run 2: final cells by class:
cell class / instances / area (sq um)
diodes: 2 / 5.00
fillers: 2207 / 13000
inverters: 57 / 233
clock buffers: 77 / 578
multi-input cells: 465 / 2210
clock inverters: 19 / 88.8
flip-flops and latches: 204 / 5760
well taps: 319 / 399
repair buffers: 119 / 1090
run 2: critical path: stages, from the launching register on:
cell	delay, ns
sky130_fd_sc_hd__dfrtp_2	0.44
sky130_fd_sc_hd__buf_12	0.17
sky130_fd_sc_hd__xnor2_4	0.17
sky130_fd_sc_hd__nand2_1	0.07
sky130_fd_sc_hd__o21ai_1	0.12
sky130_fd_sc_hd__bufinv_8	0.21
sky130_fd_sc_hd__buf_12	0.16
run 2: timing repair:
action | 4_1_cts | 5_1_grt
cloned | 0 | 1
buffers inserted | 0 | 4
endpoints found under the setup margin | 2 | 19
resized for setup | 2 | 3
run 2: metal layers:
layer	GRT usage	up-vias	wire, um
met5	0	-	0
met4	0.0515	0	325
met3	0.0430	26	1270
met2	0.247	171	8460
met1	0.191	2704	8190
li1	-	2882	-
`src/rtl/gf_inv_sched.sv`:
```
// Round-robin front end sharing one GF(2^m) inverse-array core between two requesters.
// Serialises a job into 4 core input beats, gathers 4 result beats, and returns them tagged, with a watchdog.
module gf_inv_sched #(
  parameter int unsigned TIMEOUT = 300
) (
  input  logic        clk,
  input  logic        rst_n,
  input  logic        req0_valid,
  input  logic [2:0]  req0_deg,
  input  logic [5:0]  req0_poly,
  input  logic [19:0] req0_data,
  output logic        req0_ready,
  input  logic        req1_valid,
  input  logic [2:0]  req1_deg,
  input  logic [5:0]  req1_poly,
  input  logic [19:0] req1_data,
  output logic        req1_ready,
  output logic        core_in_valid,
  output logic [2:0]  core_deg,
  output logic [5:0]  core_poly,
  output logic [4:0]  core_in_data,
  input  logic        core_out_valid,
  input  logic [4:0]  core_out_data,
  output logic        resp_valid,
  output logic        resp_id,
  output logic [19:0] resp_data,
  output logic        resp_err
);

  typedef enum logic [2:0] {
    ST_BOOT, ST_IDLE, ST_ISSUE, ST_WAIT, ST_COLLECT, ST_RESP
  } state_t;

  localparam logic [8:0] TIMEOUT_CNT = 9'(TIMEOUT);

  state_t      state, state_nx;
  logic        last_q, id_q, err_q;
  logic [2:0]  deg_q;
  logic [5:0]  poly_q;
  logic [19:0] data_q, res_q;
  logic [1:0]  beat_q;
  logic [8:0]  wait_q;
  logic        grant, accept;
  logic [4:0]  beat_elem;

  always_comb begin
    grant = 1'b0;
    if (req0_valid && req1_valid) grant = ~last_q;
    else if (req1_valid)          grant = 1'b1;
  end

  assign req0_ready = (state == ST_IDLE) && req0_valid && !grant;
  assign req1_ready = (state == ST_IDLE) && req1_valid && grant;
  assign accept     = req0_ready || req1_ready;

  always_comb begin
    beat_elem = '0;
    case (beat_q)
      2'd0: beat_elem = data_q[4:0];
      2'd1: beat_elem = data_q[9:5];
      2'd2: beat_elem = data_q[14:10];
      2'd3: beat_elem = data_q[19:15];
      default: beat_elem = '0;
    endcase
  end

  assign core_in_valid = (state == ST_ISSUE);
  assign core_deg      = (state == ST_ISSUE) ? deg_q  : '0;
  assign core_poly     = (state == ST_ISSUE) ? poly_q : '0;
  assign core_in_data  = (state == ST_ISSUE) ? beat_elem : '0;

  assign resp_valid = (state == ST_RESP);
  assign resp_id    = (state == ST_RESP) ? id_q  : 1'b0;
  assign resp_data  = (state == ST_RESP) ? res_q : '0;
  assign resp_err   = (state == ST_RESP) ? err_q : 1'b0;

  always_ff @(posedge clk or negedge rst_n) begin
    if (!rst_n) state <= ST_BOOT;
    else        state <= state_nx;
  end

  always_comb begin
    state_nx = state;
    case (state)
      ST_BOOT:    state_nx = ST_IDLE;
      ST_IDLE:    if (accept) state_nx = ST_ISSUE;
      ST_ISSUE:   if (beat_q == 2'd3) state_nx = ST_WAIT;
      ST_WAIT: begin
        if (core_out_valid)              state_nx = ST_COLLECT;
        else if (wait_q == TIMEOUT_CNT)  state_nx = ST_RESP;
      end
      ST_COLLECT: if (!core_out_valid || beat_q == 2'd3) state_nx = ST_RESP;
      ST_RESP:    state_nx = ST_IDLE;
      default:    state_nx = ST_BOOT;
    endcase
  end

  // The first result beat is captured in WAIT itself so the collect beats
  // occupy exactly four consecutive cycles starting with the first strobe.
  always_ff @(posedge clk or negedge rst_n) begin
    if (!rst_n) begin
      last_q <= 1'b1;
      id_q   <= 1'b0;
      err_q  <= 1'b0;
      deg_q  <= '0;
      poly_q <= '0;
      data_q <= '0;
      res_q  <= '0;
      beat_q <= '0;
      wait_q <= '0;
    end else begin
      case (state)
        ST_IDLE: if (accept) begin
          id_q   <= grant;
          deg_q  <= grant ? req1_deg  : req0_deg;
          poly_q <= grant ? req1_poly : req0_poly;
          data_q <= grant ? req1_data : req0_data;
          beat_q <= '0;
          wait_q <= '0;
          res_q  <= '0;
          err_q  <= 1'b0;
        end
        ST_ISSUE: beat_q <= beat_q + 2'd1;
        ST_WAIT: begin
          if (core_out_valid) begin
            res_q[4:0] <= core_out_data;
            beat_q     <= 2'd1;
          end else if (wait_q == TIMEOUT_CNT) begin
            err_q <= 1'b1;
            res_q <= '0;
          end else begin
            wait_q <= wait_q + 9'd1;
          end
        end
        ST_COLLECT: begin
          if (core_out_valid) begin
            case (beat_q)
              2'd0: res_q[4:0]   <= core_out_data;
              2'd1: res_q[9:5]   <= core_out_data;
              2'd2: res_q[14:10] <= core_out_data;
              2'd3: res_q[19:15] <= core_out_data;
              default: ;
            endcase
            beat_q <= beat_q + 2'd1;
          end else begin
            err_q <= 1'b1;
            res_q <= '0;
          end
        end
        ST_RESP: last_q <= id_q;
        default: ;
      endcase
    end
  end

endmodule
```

---

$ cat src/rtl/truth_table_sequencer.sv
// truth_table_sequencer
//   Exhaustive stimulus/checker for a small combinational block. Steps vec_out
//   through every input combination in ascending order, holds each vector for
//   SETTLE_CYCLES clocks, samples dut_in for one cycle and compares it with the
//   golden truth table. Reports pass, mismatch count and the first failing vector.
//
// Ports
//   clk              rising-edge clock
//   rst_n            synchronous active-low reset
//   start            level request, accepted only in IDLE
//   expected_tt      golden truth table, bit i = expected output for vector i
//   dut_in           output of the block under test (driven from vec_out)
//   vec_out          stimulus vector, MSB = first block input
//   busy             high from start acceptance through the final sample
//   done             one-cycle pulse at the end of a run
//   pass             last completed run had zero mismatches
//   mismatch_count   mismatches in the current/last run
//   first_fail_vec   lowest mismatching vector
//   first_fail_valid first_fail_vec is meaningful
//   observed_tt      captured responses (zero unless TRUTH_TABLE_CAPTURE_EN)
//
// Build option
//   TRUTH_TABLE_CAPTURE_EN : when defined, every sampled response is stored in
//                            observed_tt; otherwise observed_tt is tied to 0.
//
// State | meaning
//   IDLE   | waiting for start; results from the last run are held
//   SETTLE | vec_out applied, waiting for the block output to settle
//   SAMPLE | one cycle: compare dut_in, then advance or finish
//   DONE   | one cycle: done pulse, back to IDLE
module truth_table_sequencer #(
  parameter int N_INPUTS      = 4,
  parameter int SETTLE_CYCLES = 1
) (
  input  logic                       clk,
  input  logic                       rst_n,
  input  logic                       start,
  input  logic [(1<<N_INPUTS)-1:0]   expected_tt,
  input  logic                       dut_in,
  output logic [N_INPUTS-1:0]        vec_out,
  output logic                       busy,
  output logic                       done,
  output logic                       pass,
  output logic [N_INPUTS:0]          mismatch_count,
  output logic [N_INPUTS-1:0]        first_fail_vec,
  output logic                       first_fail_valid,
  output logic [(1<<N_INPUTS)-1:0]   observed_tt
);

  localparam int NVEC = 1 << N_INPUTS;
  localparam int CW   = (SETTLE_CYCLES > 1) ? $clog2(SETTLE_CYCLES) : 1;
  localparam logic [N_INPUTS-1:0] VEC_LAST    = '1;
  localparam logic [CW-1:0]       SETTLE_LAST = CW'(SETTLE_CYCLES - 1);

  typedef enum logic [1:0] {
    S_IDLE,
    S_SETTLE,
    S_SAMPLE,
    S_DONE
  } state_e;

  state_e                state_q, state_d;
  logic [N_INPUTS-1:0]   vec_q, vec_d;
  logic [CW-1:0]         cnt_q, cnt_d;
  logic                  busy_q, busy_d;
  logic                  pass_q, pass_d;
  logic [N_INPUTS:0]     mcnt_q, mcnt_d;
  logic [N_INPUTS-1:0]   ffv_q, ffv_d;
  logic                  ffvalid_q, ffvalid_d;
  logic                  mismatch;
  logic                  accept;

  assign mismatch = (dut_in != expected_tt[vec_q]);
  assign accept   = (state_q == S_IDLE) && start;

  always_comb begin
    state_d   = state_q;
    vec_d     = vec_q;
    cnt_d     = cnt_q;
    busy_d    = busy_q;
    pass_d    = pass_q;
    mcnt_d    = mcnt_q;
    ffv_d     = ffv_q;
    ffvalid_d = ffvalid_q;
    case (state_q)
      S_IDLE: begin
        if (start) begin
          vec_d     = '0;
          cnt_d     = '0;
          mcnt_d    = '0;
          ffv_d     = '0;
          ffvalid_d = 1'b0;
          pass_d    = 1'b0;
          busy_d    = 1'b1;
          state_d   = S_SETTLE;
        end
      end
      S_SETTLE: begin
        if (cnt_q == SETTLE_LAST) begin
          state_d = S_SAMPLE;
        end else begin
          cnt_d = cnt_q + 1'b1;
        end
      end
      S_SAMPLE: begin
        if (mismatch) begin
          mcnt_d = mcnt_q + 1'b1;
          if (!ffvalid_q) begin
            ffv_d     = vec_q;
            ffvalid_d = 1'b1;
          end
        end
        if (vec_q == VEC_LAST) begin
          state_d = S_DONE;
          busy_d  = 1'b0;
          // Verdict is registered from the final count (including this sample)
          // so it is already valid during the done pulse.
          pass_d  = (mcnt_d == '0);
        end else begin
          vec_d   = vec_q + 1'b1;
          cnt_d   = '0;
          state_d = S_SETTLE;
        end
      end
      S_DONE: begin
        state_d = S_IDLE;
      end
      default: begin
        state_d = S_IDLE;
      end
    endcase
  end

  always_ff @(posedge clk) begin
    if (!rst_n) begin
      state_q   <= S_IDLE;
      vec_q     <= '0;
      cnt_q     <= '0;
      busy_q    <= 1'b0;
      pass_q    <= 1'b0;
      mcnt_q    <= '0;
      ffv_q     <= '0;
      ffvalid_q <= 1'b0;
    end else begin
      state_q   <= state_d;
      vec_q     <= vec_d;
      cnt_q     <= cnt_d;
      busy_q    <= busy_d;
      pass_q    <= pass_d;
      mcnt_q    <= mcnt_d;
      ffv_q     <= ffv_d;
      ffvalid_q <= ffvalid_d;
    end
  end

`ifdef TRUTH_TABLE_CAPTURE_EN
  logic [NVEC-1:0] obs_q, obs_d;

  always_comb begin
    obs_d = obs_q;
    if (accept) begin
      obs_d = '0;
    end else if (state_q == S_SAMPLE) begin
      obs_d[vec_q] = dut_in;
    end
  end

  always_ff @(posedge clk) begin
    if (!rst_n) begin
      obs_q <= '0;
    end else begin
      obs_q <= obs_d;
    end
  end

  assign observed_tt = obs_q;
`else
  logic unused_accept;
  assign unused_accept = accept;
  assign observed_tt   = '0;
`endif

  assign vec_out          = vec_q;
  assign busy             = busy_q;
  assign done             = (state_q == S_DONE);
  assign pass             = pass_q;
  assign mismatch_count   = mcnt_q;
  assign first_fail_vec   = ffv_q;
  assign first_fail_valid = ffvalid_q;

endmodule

→ **EXERCISE REQUIREMENTS**
Every line in the material above that has the word "class" should be copied.

→ **EXERCISE RESPONSE**
run 2: final cells by class:
cell class / instances / area (sq um)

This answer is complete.